SECTION: Earth Science
SCIENTIFIC ORGANIZATION:
Russian State Hydrometeorological University
REPORT FORM:
«Oral report»
AUTHOR(S)
OF THE REPORT:
Chapron B., Kudryavtsev V.N., Karlin L.N.
SPEAKER:
Chapron B.
REPORT TITLE:
Ocean from Space progress and challenges
TALKING POINTS:

Over the past few years, emerging new analysis capabilities from passive and active microwave observations of the ocean from space have already been demonstrated. At the same time ambitious investigations can further dwell on the first demonstrations to test how much an advanced radio-physical approach will help unveil more precisely the dynamics of the ocean-atmosphere couplings. Routinely available satellite observations offer new means to analyze and best exploit the differing electromagnetic wavelength and polarization sensitivity.
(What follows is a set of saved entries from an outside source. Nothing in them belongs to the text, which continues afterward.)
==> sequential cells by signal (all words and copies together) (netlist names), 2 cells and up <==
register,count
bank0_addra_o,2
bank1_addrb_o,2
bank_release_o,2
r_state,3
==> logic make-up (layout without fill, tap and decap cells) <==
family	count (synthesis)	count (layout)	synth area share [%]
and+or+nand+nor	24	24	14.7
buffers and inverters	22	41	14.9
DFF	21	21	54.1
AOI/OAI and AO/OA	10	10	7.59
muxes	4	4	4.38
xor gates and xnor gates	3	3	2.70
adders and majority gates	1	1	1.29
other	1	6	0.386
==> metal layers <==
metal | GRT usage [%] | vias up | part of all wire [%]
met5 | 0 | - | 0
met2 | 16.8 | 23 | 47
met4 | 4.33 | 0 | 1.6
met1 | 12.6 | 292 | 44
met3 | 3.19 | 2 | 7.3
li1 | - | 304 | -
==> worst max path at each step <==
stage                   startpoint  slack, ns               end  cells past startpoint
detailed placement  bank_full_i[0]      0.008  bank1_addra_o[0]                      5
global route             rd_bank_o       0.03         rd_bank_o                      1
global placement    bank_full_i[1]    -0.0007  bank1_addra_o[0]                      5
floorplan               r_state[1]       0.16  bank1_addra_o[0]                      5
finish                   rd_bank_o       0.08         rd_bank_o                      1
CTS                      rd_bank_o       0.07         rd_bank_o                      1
This diversity opens new strategies, not restricted to one particular observing system, to develop, evolve, implement and validate more elaborated and dedicated Geophysical Model Function to retrieve key ocean surface information. These developments shall build on the existing archived measurements, but will essentially address sensors on-board new operating and near-future planning satellite platforms such as Synthetic Aperture Radar (SAR) on satellites Sentinel-1 and RADARSAT-2, passive microwave radiometers AMSR2 and SSMIS on satellites GCOM-W1 and DMSP, microwave radiometer on SMOS, microwave passive/active on TRMM, AQUARIUS and future SMAP, scatterometer ASCAT on satellites Metop-A, B, the planned CNES SWIM Ku-band rotating real aperture instrument (SWIM), and the NASA Dual Frequency (Ku-band, Ka-band) Scatterometer (DFS/ERM) mission, which might further contribute to a new era in monitoring of global ocean surface wind, waves, and currents.